# Hands-on: Data Visualization with `matplotlib`

This hands-on will allow you to practice reading in and exploring data, as well as using basic visualization to easily see the distribution, patterns and trends and other interesting things that might arise from the dataset.

The main library to be used will be `matplotlib`. We'll cover the basic plotting functions first then proceed with exploring the dataset and applying the concepts from the lecture. 

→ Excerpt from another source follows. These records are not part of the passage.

## src/rtl/tensor_pkg.sv

```systemverilog
// tensor_pkg: shared state/op encodings, size defaults and saturation limits for tensor_engine.
package tensor_pkg;
    localparam int DIM_DEF = 2;
    localparam int W_DEF   = 16;
    localparam logic [W_DEF-1:0] SAT_MAX = {1'b0, {(W_DEF-1){1'b1}}};
    localparam logic [W_DEF-1:0] SAT_MIN = {1'b1, {(W_DEF-1){1'b0}}};

    typedef enum logic [2:0] {
        S_IDLE, S_LOAD, S_LOAD_LAST, S_MAC, S_WRITE, S_DONE, S_RELEASE
    } state_t;

    typedef enum logic [1:0] {OP_LOAD_A, OP_LOAD_B, OP_STORE} op_t;
endpackage

```

## src/rtl/tensor_mac.sv

```systemverilog
// tensor_mac: signed multiply-accumulate with clear/enable; result optionally saturated
// to the signed W-bit range when TENSOR_SATURATE_EN is defined, otherwise wrapped.
module tensor_mac
    import tensor_pkg::*;
#(
    parameter int W    = W_DEF,
    parameter int ACCW = 2*W + 1
) (
    input  logic                   clk,
    input  logic                   reset_n,
    input  logic                   clr,
    input  logic                   en,
    input  logic signed [W-1:0]    a,
    input  logic signed [W-1:0]    b,
    output logic signed [ACCW-1:0] acc,
    output logic        [W-1:0]    result
);
    logic signed [2*W-1:0] prod;

    assign prod = a * b;

    // clr restarts the sum with this cycle's product rather than zero
    always_ff @(posedge clk or negedge reset_n) begin
        if (!reset_n)
            acc <= '0;
        else if (en)
            acc <= (clr ? '0 : acc) + ACCW'(prod);
    end

`ifdef TENSOR_SATURATE_EN
    logic ovf;
    assign ovf    = acc[ACCW-1:W-1] != {(ACCW-W+1){acc[ACCW-1]}};
    assign result = !ovf ? acc[W-1:0] :
                    acc[ACCW-1] ? {1'b1, {(W-1){1'b0}}} : {1'b0, {(W-1){1'b1}}};
`else
    assign result = acc[W-1:0];
`endif
endmodule

```

## src/rtl/tensor_engine.sv

```systemverilog
// tensor_engine: loads A/B tensors from memory, stores C = A x B, pulses done to release the CPU stall.
// Saturating write-back is selected with TENSOR_SATURATE_EN (see tensor_mac).
module tensor_engine
    import tensor_pkg::*;
#(
    parameter int DIM = DIM_DEF,
    parameter int W   = W_DEF,
    parameter int AW  = 16
) (
    input  logic          clk,
    input  logic          reset_n,
    input  logic          load_a,
    input  logic          load_b,
    input  logic          store_tensor,
    input  logic          str_tensor_rez,
    input  logic [AW-1:0] tensor_addr,
    output logic          tensor_op_done,
    output logic          busy,
    output logic [AW-1:0] mem_addr,
    output logic          mem_rd,
    input  logic [W-1:0]  mem_rdata,
    output logic          mem_wr,
    output logic [W-1:0]  mem_wdata,
    output logic [W-1:0]  tensor_rez
);
    localparam int N    = DIM * DIM;
    localparam int NW   = $clog2(N);
    localparam int ACCW = 2*W + $clog2(DIM);
    localparam logic [NW-1:0] DIMN  = NW'(DIM);
    localparam logic [NW-1:0] DLAST = NW'(DIM - 1);
    localparam logic [NW-1:0] NLAST = NW'(N - 1);

    state_t                 state;
    op_t                    op;
    logic [AW-1:0]          base;
    logic [NW-1:0]          i, row, col, k, wi;
    logic [W-1:0]           checksum, result;
    logic signed [W-1:0]    a_t [N];
    logic signed [W-1:0]    b_t [N];
    logic signed [ACCW-1:0] mac_acc_unused;
    logic                   cap, req, st;

    tensor_mac #(.W(W), .ACCW(ACCW)) u_mac (
        .clk     (clk),
        .reset_n (reset_n),
        .clr     (k == '0),
        .en      (state == S_MAC),
        .a       (a_t[row*DIMN + k]),
        .b       (b_t[k*DIMN + col]),
        .acc     (mac_acc_unused),
        .result  (result)
    );

    // read data lags the strobe by one cycle, so LOAD captures element i-1
    assign cap = (state == S_LOAD_LAST) || (state == S_LOAD && i != '0);
    assign wi  = (state == S_LOAD_LAST) ? i : i - 1'b1;
    assign req = load_a | load_b | store_tensor;
    assign st  = store_tensor & ~load_a & ~load_b;

    assign busy           = state != S_IDLE;
    assign tensor_op_done = state == S_DONE;
    assign mem_rd         = state == S_LOAD;
    assign mem_wr         = state == S_WRITE;
    assign mem_addr       = (mem_rd | mem_wr) ? base + AW'(i) : '0;
    assign mem_wdata      = mem_wr ? result : '0;

    always_ff @(posedge clk or negedge reset_n) begin
        if (!reset_n) begin
            state      <= S_IDLE;
            op         <= OP_LOAD_A;
            base       <= '0;
            i          <= '0;
            row        <= '0;
            col        <= '0;
            k          <= '0;
            checksum   <= '0;
            tensor_rez <= '0;
            for (int j = 0; j < N; j++) begin
                a_t[j] <= '0;
                b_t[j] <= '0;
            end
        end else begin
            if (cap) begin
                if (op == OP_LOAD_A) a_t[wi] <= mem_rdata;
                else                 b_t[wi] <= mem_rdata;
            end
            case (state)
                S_IDLE: begin
                    if (str_tensor_rez) tensor_rez <= checksum;
                    if (req) begin
                        base  <= tensor_addr;
                        op    <= load_b ? OP_LOAD_B : load_a ? OP_LOAD_A : OP_STORE;
                        i     <= '0;
                        row   <= '0;
                        col   <= '0;
                        k     <= '0;
                        state <= st ? S_MAC : S_LOAD;
                        if (st) checksum <= '0;
                    end
                end
                S_LOAD: begin
                    if (i == NLAST) state <= S_LOAD_LAST;
                    else            i     <= i + 1'b1;
                end
                S_LOAD_LAST: state <= S_DONE;
                S_MAC: begin
                    k     <= (k == DLAST) ? '0 : k + 1'b1;
                    state <= (k == DLAST) ? S_WRITE : S_MAC;
                end
                S_WRITE: begin
                    checksum <= checksum + result;
                    if (i == NLAST) begin
                        state <= S_DONE;
                    end else begin
                        i     <= i + 1'b1;
                        col   <= (col == DLAST) ? '0 : col + 1'b1;
                        row   <= (col == DLAST) ? row + 1'b1 : row;
                        state <= S_MAC;
                    end
                end
                S_DONE:    state <= S_RELEASE;
                S_RELEASE: if (!req) state <= S_IDLE;
                default:   state <= S_IDLE;
            endcase
        end
    end
endmodule

```

## config.mk

```make
export PLATFORM = sky130hd
export DESIGN_NAME = tensor_engine
export DESIGN_NICKNAME = d
export VERILOG_FILES = /design/src/rtl/tensor_pkg.sv /design/src/rtl/tensor_mac.sv /design/src/rtl/tensor_engine.sv
export SDC_FILE = /design/constraint.sdc
export NUM_CORES = 1
export LEC_CHECK = 0
export ABC_AREA = 1
export CORE_ASPECT_RATIO = 1.2
export CORE_MARGIN = 2
export CORE_UTILIZATION = 61
export DETAILED_ROUTE_END_ITERATION = 8
export GPL_TIMING_DRIVEN = 0
export PLACE_DENSITY = 0.81
export SLEW_MARGIN = 10
export SYNTH_ARGS = -nofsm -noshare
export SYNTH_HDL_FRONTEND = slang
export SYNTH_SLANG_ARGS = --single-unit
export TNS_END_PERCENT = 100
```

## constraint.sdc

```tcl
create_clock -name clk -period 7.7 [get_ports clk]
set_input_delay 1.155 -clock clk [delete_from_list [all_inputs] [get_ports clk]]
set_output_delay 1.155 -clock clk [all_outputs]
set_load 0.01 [all_outputs]
```

==> flow_metrics.env <==
export IMPL_postSynthAreaPerCell_um2=7.51
export IMPL_yosysTopAreaCell="dfrtp_1"
export IMPL_r2r_cells=34
export IMPL_r2r_end="u_mac.acc[14]$_DFFE_PN0P_"
export IMPL_post_route_drc_count=0
export IMPL_grt_ovfl_total=0
export IMPL_drt_wl_total_mm=40.1
export IMPL_fmax_mhz=137
export IMPL_drv_slew=0
export IMPL_cts_htree_levels=1
export IMPL_cp_arrival_ns=7.71
export IMPL_hpwlAfterDp_mm=30.8
export IMPL_worstMarginPinSlew_ns=0.990
export IMPL_ioPinCount=90
export IMPL_antennaDiodeCount=0
export IMPL_vias_per_cell=5.55
export IMPL_cts_hold_buffers=0
export IMPL_drt_first_pass_iters=5
export IMPL_worst_setup_path_type="register to register"
export IMPL_finalHoldViolations=0
export IMPL_cpPeakStageDelay_ns=0.54
export IMPL_cp_common_cell="fa_1"
export IMPL_clock_skew_ns=0.0198
export IMPL_rows=63
export IMPL_area_growth_pct=15.0
export IMPL_grt_max_degree=112
export IMPL_cts_tree="yes"
export IMPL_period_needed_ns=7.30
export IMPL_drt_iter0_markers=1142
export IMPL_globalRouteTotalUtil_pct=31.6
export IMPL_ys_types=42
export IMPL_die_width_um=147
export IMPL_setup_viol=0
export IMPL_cts_num_sinks=204
export IMPL_r2r_setup_slack_ns=0.40
export IMPL_synthCells=2006
export IMPL_vias=13680
export IMPL_ys_top_cells_by_area="dfrtp_1 34%, nand2_1 13%, fa_1 11%"
export IMPL_final_cells=2465
export IMPL_crit_start="k[0]$_DFFE_PN0P_"
export IMPL_cts_buffer_depth=3
export IMPL_finalCritPeriodShare_pct=94.8
export IMPL_rr_startpoint="k[0]$_DFFE_PN0P_"
export IMPL_worst_slew_margin_rel_pct=33.3
export IMPL_final_cell_mix="538 x nand2_1, 358 x inv_1, 224 x o21ai_0, 203 x dfrtp_1, 173 x nor2_1"
export IMPL_cts_root_buf="clkbuf_16"
export IMPL_clk_latency_ns=0.53
export IMPL_rsz0062_at_grt="no"
export IMPL_min_path_type="register to register"
export IMPL_cp_max_fo=10
export IMPL_cts_buffers=23
export IMPL_syn_nets=2222
export IMPL_initial_utilization_pct=61.4
export IMPL_nNetsFinal=2340
export IMPL_critPathRequiredTime_ns=8.11
export IMPL_coreArea_um2=24500
export IMPL_syn_area_um2=15100
export IMPL_antenna_found_initial=0
export IMPL_seq_area_frac_synth_pct=33.9
export IMPL_die_area_um2=26000
export IMPL_wl_per_cell_um=16.3
export IMPL_gp_congestion=0.955
export IMPL_worst_path_max_delay_cell="fa_1"
export IMPL_drv_cap=0
export IMPL_fillers=1962
export IMPL_grt_pass1_vias=13863
export IMPL_grt_pass1_wl_mm=66.5
export IMPL_synth_seq_cells=204
export IMPL_status="finished clean"
export IMPL_synth_top_area_share_pct=33.9
export IMPL_io_buffers=89
export IMPL_worstSetupEndpointType="register"
export IMPL_setup_tns_final_ns=0
export IMPL_layout_commonest_cell="nand2_1"
export IMPL_clk_pin_slew_ns=0.07
export IMPL_crit_end="u_mac.acc[14]$_DFFE_PN0P_"
export IMPL_drive_above_1_share_pct=5.98
export IMPL_cp_start_kind="register"
export IMPL_numPlacedInstances=2421
export IMPL_yosys_warnings=0
export IMPL_fp_dieH_um=176
export IMPL_ant_nets=0
export IMPL_hold_depth=2
==> kinds of logic (layout without fill, tap and decap cells) <==
family | Yosys count | in the layout | synth area share [%]
DFF | 204 | 204 | 33.9
buffers and inverters | 432 | 566 | 11.3
and+or+nand+nor | 798 | 798 | 21.0
AOI/OAI and AO/OA | 363 | 363 | 13.1
muxes | 2 | 2 | 0.150
xor gates and xnor gates | 29 | 29 | 1.69
adders and majority gates | 178 | 178 | 18.9
==> routing by layer <==
metal  vias to the layer above  part of all wire [%]  GRT usage (%)
met2                       565                    50           55.7
met5                         -                     0              0
met1                      6516                    38           38.3
met4                         0                   5.2           16.1
li1                       6470                     -              -
met3                       129                   6.6           3.82
==> Yosys cell counts (all sizes together) <==
cell / instances
o31ai: 1
fa: 82
nor3: 14
o21ai: 254
clkbuf: 33
o32ai: 2
o21bai: 3
and2: 1
a21oi: 72
nand3b: 5
ha: 96
inv: 368
nand2: 548
a31o: 1
o221ai: 3
nor4: 2
a21o: 2
o211ai: 2
nand3: 45
a32o: 2
nor2: 173
o2111ai: 5
o22ai: 11
and3: 1
or2: 7
mux2: 2
xor2: 20
dfrtp: 204
clkinv: 1
a31oi: 5
buf: 30
xnor2: 9
nand4: 2
==> registers in the layout (all words and copies together), names as in the netlist <==
signal      count
row             1
op              2
u_mac.acc      16
a_t            64
state           3
tensor_rez     16
checksum       16
b_t            64
base           16
col             2
i               2
k               2
==> per-stage QoR <==
stage	utilization (%)	setup WS [ns]	area, um2	hold WS (ns)
6_report	70.6	0.398	17300	0.484
5_1_grt	70.6	0.0364	17300	0.505
4_1_cts	70.3	0.0660	17200	0.486
3_5_place_dp	66.9	-0.121	16400	0.470
3_3_place_gp	66.7	-2.99	16400	0.460
2_1_floorplan	-	0.976	15100	0.446
==> cell type report <==
cell class	instances	area (um2)	area share, %
well taps	325	407	2.35
flip-flops and latches	204	5110	29.5
inverters	369	1390	8.05
repair buffers	96	968	5.59
multi-input cells	1370	8290	47.9
clock inverters	16	233	1.34
clock buffers	25	603	3.48
plain buffers	60	317	1.83
==> worst min-delay path by stage <==
stage	start	end	slack, ns
3_3_place_gp	base[0]$_DFFE_PN0P_	base[0]$_DFFE_PN0P_	0.46
3_5_place_dp	base[0]$_DFFE_PN0P_	base[0]$_DFFE_PN0P_	0.47
4_1_cts	a_t[38]$_DFFE_PN0P_	a_t[38]$_DFFE_PN0P_	0.49
2_1_floorplan	base[0]$_DFFE_PN0P_	base[0]$_DFFE_PN0P_	0.45
6_report	a_t[38]$_DFFE_PN0P_	a_t[38]$_DFFE_PN0P_	0.48
5_1_grt	a_t[35]$_DFFE_PN0P_	a_t[35]$_DFFE_PN0P_	0.50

`matplotlib can` be used in "interactive" mode through Jupyter notebooks. To activate this function, simply include the line `%matplotlib inline` in your notebook after importing `pyplot` from `matplotlib`.

<hr>

An alternate library for plotting with different styling is `seaborn`. But `seaborn` is built on top of `matplotlib` with prettier default styles and other "off-the-shelf" type visualizations. 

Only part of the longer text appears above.